There was also support for the show from the Association of Tennis Professionals (ATP), which was offering tickets to Barclays ATP World Tour Finals at the O2 arena in November.

And Ryder Cup-branded goods and Ryder Cup tickets comprised part of the competition prizes offered by the European Tour from its stand at the show.

Brunton added: “Much has been made in recent weeks, in the lead up to the General Election, of people who are like cappuccino coffee: all froth and no substance.

“And that is exactly what we did not want to be. We rely purely on substance: the quality of our exhibitors and the depth of knowledge of our visiting public.

“The weather over the weekend has not been conducive to playing golf and the increasing attendance as the three-day show has gone on once again justified our view that an event such as this must be hosted by a specialist exhibition centre that is not a hostage to the vagaries of the British weather.

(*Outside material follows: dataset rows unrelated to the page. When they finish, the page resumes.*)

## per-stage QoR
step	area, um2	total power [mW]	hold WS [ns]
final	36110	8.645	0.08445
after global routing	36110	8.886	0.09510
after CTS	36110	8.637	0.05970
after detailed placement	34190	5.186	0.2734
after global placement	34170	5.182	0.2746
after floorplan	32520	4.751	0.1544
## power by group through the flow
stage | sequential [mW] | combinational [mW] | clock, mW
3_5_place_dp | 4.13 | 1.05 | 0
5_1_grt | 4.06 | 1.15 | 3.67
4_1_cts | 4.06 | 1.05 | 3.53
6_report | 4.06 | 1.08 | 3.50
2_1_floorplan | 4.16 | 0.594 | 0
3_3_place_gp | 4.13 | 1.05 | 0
===== src/voice_command_frame_matcher_top_defines.svh =====
// Assertion macros shared by the RTL.
`ifndef VOICE_COMMAND_FRAME_MATCHER_TOP_DEFINES_SVH
`define VOICE_COMMAND_FRAME_MATCHER_TOP_DEFINES_SVH

// Check cons in the same cycle as ante.
`define VCFM_ASSERT_NOW(label, ante, cons) \
  label: assert property (@(posedge clk) disable iff (!rst_n) (ante) |-> (cons)) \
    else $error("vcfm assertion failed");

// Check cons in the cycle after ante.
`define VCFM_ASSERT_NEXT(label, ante, cons) \
  label: assert property (@(posedge clk) disable iff (!rst_n) (ante) |=> (cons)) \
    else $error("vcfm assertion failed");

`endif


===== src/vcfm_pkg.sv =====
`default_nettype none

package vcfm_pkg;

  localparam int unsigned TABLE_DEPTH_DEF = 16;

  localparam logic [7:0]  HEADER_BYTE     = 8'hFA;
  localparam logic [7:0]  CHECK_SUM       = 8'hFF;
  localparam logic [7:0]  WAKE_COMMAND    = 8'h00;
  localparam logic [7:0]  WAKE_SOUND      = 8'd6;
  localparam logic [7:0]  SLEEP_SOUND     = 8'd30;
  localparam logic [15:0] WAKE_TIMEOUT_RST = 16'd1000;

  typedef enum logic [2:0] {
    OP_BYTE  = 3'd0,
    OP_ADD   = 3'd1,
    OP_CLEAR = 3'd2,
    OP_POLL  = 3'd3,
    OP_TICK  = 3'd4
  } op_t;

  typedef struct packed {
    logic [7:0] command;
    logic [7:0] sound;
    logic       has_action;
  } entry_t;

  typedef struct packed {
    logic       action_valid;
    logic [3:0] action_index;
    logic       sound_valid;
    logic [7:0] sound_id;
    logic [1:0] sound_repeat;
  } res_t;

  typedef struct packed {
    logic take;
    logic exec;
    logic step;
    logic out_load;
  } ctl_cmd_t;

  typedef struct packed {
    logic exec_done;
    logic step_done;
    logic out_free;
  } dp_sts_t;

endpackage

`default_nettype wire


===== src/vcfm_ctrl.sv =====
`default_nettype none

module vcfm_ctrl (
  input  wire                 clk,
  input  wire                 rst_n,
  input  wire                 in_tvalid,
  output logic                in_tready,
  input  vcfm_pkg::dp_sts_t   sts,
  output vcfm_pkg::ctl_cmd_t  cmd
);

  typedef enum logic [1:0] {
    S_IDLE,
    S_EXEC,
    S_SEARCH,
    S_OUT
  } state_t;

  state_t state_r, state_nxt;

  always_comb begin
    state_nxt = state_r;
    cmd       = '0;
    in_tready = 1'b0;
    case (state_r)
      S_IDLE: begin
        in_tready = 1'b1;
        if (in_tvalid) begin
          cmd.take  = 1'b1;
          state_nxt = S_EXEC;
        end
      end
      S_EXEC: begin
        cmd.exec  = 1'b1;
        state_nxt = sts.exec_done ? S_OUT : S_SEARCH;
      end
      S_SEARCH: begin
        cmd.step = 1'b1;
        if (sts.step_done) begin
          state_nxt = S_OUT;
        end
      end
      S_OUT: begin
        if (sts.out_free) begin
          cmd.out_load = 1'b1;
          state_nxt    = S_IDLE;
        end
      end
      default: begin
        state_nxt = S_IDLE;
      end
    endcase
  end

  always_ff @(posedge clk) begin
    if (!rst_n) begin
      state_r <= S_IDLE;
    end else begin
      state_r <= state_nxt;
    end
  end

endmodule

`default_nettype wire


===== src/vcfm_datapath.sv =====
`default_nettype none

module vcfm_datapath #(
  parameter int unsigned TABLE_DEPTH = vcfm_pkg::TABLE_DEPTH_DEF
) (
  input  wire                 clk,
  input  wire                 rst_n,
  input  wire  [2:0]          opcode,
  input  wire  [7:0]          data_byte,
  input  wire  [7:0]          entry_sound,
  input  wire                 entry_has_action,
  input  vcfm_pkg::ctl_cmd_t  cmd,
  output vcfm_pkg::dp_sts_t   sts,
  input  wire                 cfg_we,
  input  wire  [15:0]         cfg_wdata,
  output logic [15:0]         wake_timeout,
  input  wire                 out_tready,
  output logic                out_tvalid,
  output vcfm_pkg::res_t      out_res
);

  localparam int unsigned IDX_W = $clog2(TABLE_DEPTH);
  localparam logic [IDX_W-1:0] CNT_MAX = IDX_W'(TABLE_DEPTH - 1);
  localparam logic [IDX_W-1:0] IDX_FIRST = IDX_W'(1);

  localparam logic [1:0] PH_HEAD  = 2'd0;
  localparam logic [1:0] PH_CMD   = 2'd1;
  localparam logic [1:0] PH_CHECK = 2'd2;

  localparam vcfm_pkg::res_t WAKE_RES = '{
    action_valid: 1'b0, action_index: 4'd0, sound_valid: 1'b1,
    sound_id: vcfm_pkg::WAKE_SOUND, sound_repeat: 2'd1};
  localparam vcfm_pkg::res_t SLEEP_RES = '{
    action_valid: 1'b0, action_index: 4'd0, sound_valid: 1'b1,
    sound_id: vcfm_pkg::SLEEP_SOUND, sound_repeat: 2'd2};

  vcfm_pkg::entry_t mem [TABLE_DEPTH];
  vcfm_pkg::entry_t rd_q;
  logic [IDX_W-1:0] rd_addr;
  logic             mem_we;

  logic [2:0]       op_r;
  logic [7:0]       data_r;
  logic [7:0]       esnd_r;
  logic             eact_r;

  logic [1:0]       phase_r, phase_nxt;
  logic [7:0]       cmd_r, cmd_nxt;
  logic             pend_r, pend_nxt;
  logic [IDX_W-1:0] count_r, count_nxt;
  logic [15:0]      idle_r, idle_nxt;
  logic             awake_r, awake_nxt;
  logic [15:0]      tmo_r;
  logic [IDX_W-1:0] idx_r, idx_nxt;
  vcfm_pkg::res_t   res_r, res_nxt;
  vcfm_pkg::res_t   out_r;
  logic             out_valid_r, out_valid_nxt;

  logic             asleep;
  logic             slp_awake;
  vcfm_pkg::res_t   slp_res;
  logic             hit;
  logic             last;

  assign asleep = idle_r >= tmo_r;
  assign hit    = rd_q.command == cmd_r;
  assign last   = idx_r == count_r;

  always_comb begin
    slp_awake = awake_r;
    slp_res   = '0;
    if (asleep) begin
      if (awake_r) begin
        slp_awake = 1'b0;
        slp_res   = SLEEP_RES;
      end
    end else begin
      slp_awake = 1'b1;
    end
  end

  assign sts.exec_done = !((op_r == vcfm_pkg::OP_POLL) && pend_r
                           && (cmd_r != vcfm_pkg::WAKE_COMMAND) && (count_r != '0));
  assign sts.step_done = hit || last;
  assign sts.out_free  = !out_valid_r || out_tready;

  assign rd_addr = cmd.exec ? IDX_FIRST : idx_r + IDX_FIRST;
  assign mem_we  = cmd.exec && (op_r == vcfm_pkg::OP_ADD) && (count_r < CNT_MAX);

  always_comb begin
    phase_nxt = phase_r;
    cmd_nxt   = cmd_r;
    pend_nxt  = pend_r;
    count_nxt = count_r;
    idle_nxt  = idle_r;
    awake_nxt = awake_r;
    idx_nxt   = idx_r;
    res_nxt   = res_r;
    if (cmd.exec) begin
      res_nxt = '0;
      case (op_r)
        vcfm_pkg::OP_BYTE: begin
          case (phase_r)
            PH_HEAD: begin
              if (data_r == vcfm_pkg::HEADER_BYTE) begin
                phase_nxt = PH_CMD;
              end
            end
            PH_CMD: begin
              cmd_nxt   = data_r;
              phase_nxt = PH_CHECK;
            end
            PH_CHECK: begin
              phase_nxt = PH_HEAD;
              if (9'(cmd_r) + 9'(data_r) == 9'(vcfm_pkg::CHECK_SUM)) begin
                pend_nxt = 1'b1;
              end
            end
            default: begin
              phase_nxt = PH_HEAD;
            end
          endcase
        end
        vcfm_pkg::OP_ADD: begin
          if (count_r < CNT_MAX) begin
            count_nxt = count_r + IDX_FIRST;
          end
        end
        vcfm_pkg::OP_CLEAR: begin
          count_nxt = '0;
        end
        vcfm_pkg::OP_POLL: begin
          if (pend_r) begin
            pend_nxt = 1'b0;
          end
          if (pend_r && (cmd_r == vcfm_pkg::WAKE_COMMAND)) begin
            idle_nxt = '0;
            res_nxt  = WAKE_RES;
          end else if (pend_r && (count_r != '0)) begin
            idx_nxt = IDX_FIRST;
          end else begin
            awake_nxt = slp_awake;
            res_nxt   = slp_res;
          end
        end
        vcfm_pkg::OP_TICK: begin
          if (!asleep) begin
            idle_nxt = idle_r + 16'd1;
          end
        end
        default: begin
        end
      endcase
    end
    if (cmd.step) begin
      if (hit) begin
        if (!asleep) begin
          idle_nxt                = '0;
          res_nxt.action_valid    = rd_q.has_action;
          res_nxt.action_index    = rd_q.has_action ? 4'(idx_r) : 4'd0;
          res_nxt.sound_valid     = rd_q.sound != '0;
          res_nxt.sound_id        = rd_q.sound;
          res_nxt.sound_repeat    = (rd_q.sound != '0) ? 2'd1 : 2'd0;
        end
      end else if (last) begin
        awake_nxt = slp_awake;
        res_nxt   = slp_res;
      end else begin
        idx_nxt = idx_r + IDX_FIRST;
      end
    end
  end

  always_comb begin
    out_valid_nxt = out_valid_r;
    if (cmd.out_load) begin
      out_valid_nxt = 1'b1;
    end else if (out_tready) begin
      out_valid_nxt = 1'b0;
    end
  end

  always_ff @(posedge clk) begin
    if (mem_we) begin
      mem[count_r + IDX_FIRST] <= '{command: data_r, sound: esnd_r, has_action: eact_r};
    end
    rd_q <= mem[rd_addr];
  end

  always_ff @(posedge clk) begin
    if (cmd.take) begin
      op_r   <= opcode;
      data_r <= data_byte;
      esnd_r <= entry_sound;
      eact_r <= entry_has_action;
    end
    if (cmd.out_load) begin
      out_r <= res_r;
    end
    idx_r <= idx_nxt;
    res_r <= res_nxt;
  end

  always_ff @(posedge clk) begin
    if (!rst_n) begin
      phase_r     <= PH_HEAD;
      cmd_r       <= '0;
      pend_r      <= 1'b0;
      count_r     <= '0;
      idle_r      <= vcfm_pkg::WAKE_TIMEOUT_RST;
      awake_r     <= 1'b0;
      tmo_r       <= vcfm_pkg::WAKE_TIMEOUT_RST;
      out_valid_r <= 1'b0;
    end else begin
      phase_r     <= phase_nxt;
      cmd_r       <= cmd_nxt;
      pend_r      <= pend_nxt;
      count_r     <= count_nxt;
      idle_r      <= idle_nxt;
      awake_r     <= awake_nxt;
      out_valid_r <= out_valid_nxt;
      if (cfg_we) begin
        tmo_r <= cfg_wdata;
      end
    end
  end

  assign wake_timeout = tmo_r;
  assign out_tvalid   = out_valid_r;
  assign out_res      = out_r;

endmodule

`default_nettype wire


===== src/voice_command_frame_matcher_top.sv =====
// Voice command frame matcher.
// in_*: one item per transfer. in_tuser carries the opcode (byte, add entry,
//   clear table, poll, tick); in_tdata carries the byte and the entry fields.
// out_*: exactly one result per accepted item, in order, from an output
//   register: action and sound fields, all zero when nothing fires.
// cfg_*: APB write/read of wake_timeout at address 0; write only while idle.
// Timing: one item at a time. A non-poll item, or a poll that needs no table
//   walk, goes from accept through the execute state to the output state.
//   A table walk visits k entries (1 to TABLE_DEPTH-1) in the search state,
//   one entry per cycle through the single registered read port of the table.
//   in_tready rises again as soon as the result is in the output register.
// Stall: while out_tready is low the result holds in the output register and
//   the next item can still be accepted and worked; its result waits until
//   the register is taken.
// Reset: parser waits for a header, table empty, no frame pending, block
//   asleep with wake_timeout 1000; the table contents are not cleared.
`default_nettype none

`include "voice_command_frame_matcher_top_defines.svh"

module voice_command_frame_matcher_top #(
  parameter int unsigned TABLE_DEPTH = vcfm_pkg::TABLE_DEPTH_DEF
) (
  input  wire         clk,
  input  wire         rst_n,
  input  wire         in_tvalid,
  output logic        in_tready,
  // [7:0] data_byte, [15:8] entry_sound, [16] entry_has_action, [23:17] zero
  input  wire  [23:0] in_tdata,
  // [2:0] opcode
  input  wire  [2:0]  in_tuser,
  output logic        out_tvalid,
  input  wire         out_tready,
  // [0] action_valid, [4:1] action_index, [5] sound_valid, [13:6] sound_id,
  // [15:14] sound_repeat
  output logic [15:0] out_tdata,
  input  wire         cfg_psel,
  input  wire         cfg_penable,
  input  wire         cfg_pwrite,
  input  wire  [1:0]  cfg_paddr,
  input  wire  [31:0] cfg_pwdata,
  output logic [31:0] cfg_prdata,
  output logic        cfg_pready
);

  vcfm_pkg::ctl_cmd_t cmd;
  vcfm_pkg::dp_sts_t  sts;
  vcfm_pkg::res_t     res;
  logic [15:0]        wake_timeout;
  logic               cfg_we;

  assign cfg_pready = 1'b1;
  assign cfg_we     = cfg_psel && cfg_penable && cfg_pwrite && cfg_pready
                      && (cfg_paddr == 2'd0);
  assign cfg_prdata = {16'd0, wake_timeout};

  vcfm_ctrl u_ctrl (
    .clk       (clk),
    .rst_n     (rst_n),
    .in_tvalid (in_tvalid),
    .in_tready (in_tready),
    .sts       (sts),
    .cmd       (cmd)
  );

  vcfm_datapath #(
    .TABLE_DEPTH (TABLE_DEPTH)
  ) u_datapath (
    .clk              (clk),
    .rst_n            (rst_n),
    .opcode           (in_tuser),
    .data_byte        (in_tdata[7:0]),
    .entry_sound      (in_tdata[15:8]),
    .entry_has_action (in_tdata[16]),
    .cmd              (cmd),
    .sts              (sts),
    .cfg_we           (cfg_we),
    .cfg_wdata        (cfg_pwdata[15:0]),
    .wake_timeout     (wake_timeout),
    .out_tready       (out_tready),
    .out_tvalid       (out_tvalid),
    .out_res          (res)
  );

  assign out_tdata = {res.sound_repeat, res.sound_id, res.sound_valid,
                      res.action_index, res.action_valid};

  `VCFM_ASSERT_NEXT(a_one_item_at_a_time, in_tvalid && in_tready, !in_tready)
  `VCFM_ASSERT_NOW(a_no_result_overwrite, cmd.out_load, !out_tvalid || out_tready)
  `VCFM_ASSERT_NOW(a_cmd_exclusive, 1'b1,
                   $onehot0({cmd.take, cmd.exec, cmd.step, cmd.out_load}))

endmodule

`default_nettype wire
File: config.mk
export PLATFORM = sky130hd
export DESIGN_NAME = preamble_padding_framer_top
export DESIGN_NICKNAME = d
export VERILOG_FILES = /design/src/rtl/core/ppf_pkg.sv /design/src/rtl/core/preamble_padding_framer_top.sv
export SDC_FILE = /design/constraint.sdc
export NUM_CORES = 1
export LEC_CHECK = 0
export BUFFER_PORTS_ARGS = -buffer_cell sky130_fd_sc_hd__buf_2
export CORE_UTILIZATION = 50
export DETAILED_ROUTE_END_ITERATION = 12
export GPL_ROUTABILITY_DRIVEN = 0
export PLACE_DENSITY = 0.88
export SYNTH_ARGS = -nofsm -noshare
export SYNTH_HDL_FRONTEND = slang
export SYNTH_SLANG_ARGS = --single-unit
File: constraint.sdc
create_clock -name clock -period 2.7 [get_ports clock]
set_input_delay 0.54 -clock clock [delete_from_list [all_inputs] [get_ports clock]]
set_output_delay 0.54 -clock clock [all_outputs]
set_load 0.005 [all_outputs]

“Any outdoor golf event puts exhibitors’ investment at risk and we are happy to pay the price for ExCeL, which is Europe’s most modern and up-to-date event location.

“Visitors to our show know they can enjoy a day out comfortable in the knowledge they can indulge in their sporting passion without worrying about the weather.”

That view was echoed by Rob Dickens, of Urban Golf Gear, whose company was launching a new energy drink for golfers.

He said: “The quality of the customer we’ve had through the door has been very high. For the product and brand awareness the show has been good for us.

“This is the first time the drinks have been available. We made them specifically for the launch at the London Golf Show as we believed that’s where our target market would be.”

Tony Q’aja, designer and eponymous owner of Q’aja Couture added: “It’s been great for us. There was a good attendance on Friday – it was a bit quieter on Saturday, but obviously the transport issue hasn’t helped. But the quality of people has been good and as far as I’m concerned that’s our client base, which is good.”

As Q’aja intimated, problems with the Tube in the capital had not made it easy for people to get to ExCeL over the weekend.

But golfers and tennis players are hardy souls and, encouraged by weather which deters only the staunchest of sports people from outdoor pursuits, they trekked in their thousands to East London to see what the tennis and golf industries had to offer as the season for both sports begins in earnest.

Those who did defy the problems were rewarded with a wealth of new equipment and gadgets on show from companies at both ends of the sporting spectrum from major tennis and golf manufacturers, to unique start-up companies such as Kangarila Golf, which offers a new way to play the game, or Golfing Noses, from Optipets, a quirky way to hold glasses when not in use.

Colin Harper, 43, from Essex, was at the show with two friends from his regular weekly fourball.

He said: “We all enjoy hitting golf balls – particularly with top-of-the-range gear. I didn’t pick up any clubs but there were some bargains there if you wanted them.

“I came away with some new gear and I’m looking forward to looking the ‘biz’ on the tee next week. One of my mates picked up a new driver and the other one is thinking of taking up tennis again as a result of coming here!”

Lorraine Travis, 39, travelled to the show from her home in Kent, with her two sons, Tom, 11, and Rob, 14 – and all three enjoy playing both sports.

She said: “It was a great day out for us as there was so much for us to see from both sports. And as we are club members it didn’t cost us to get in.

“There were quite a lot of quirky things on offer which surprised me: some were interesting others were just bizarre,” she laughed. “But I think there’s definitely a place for this sort of joint event and I hope it continues to grow.”

Reaction from exhibitors and visitors alike suggest that it will and the London Golf & tennis Show will return to ExCeL in April next year.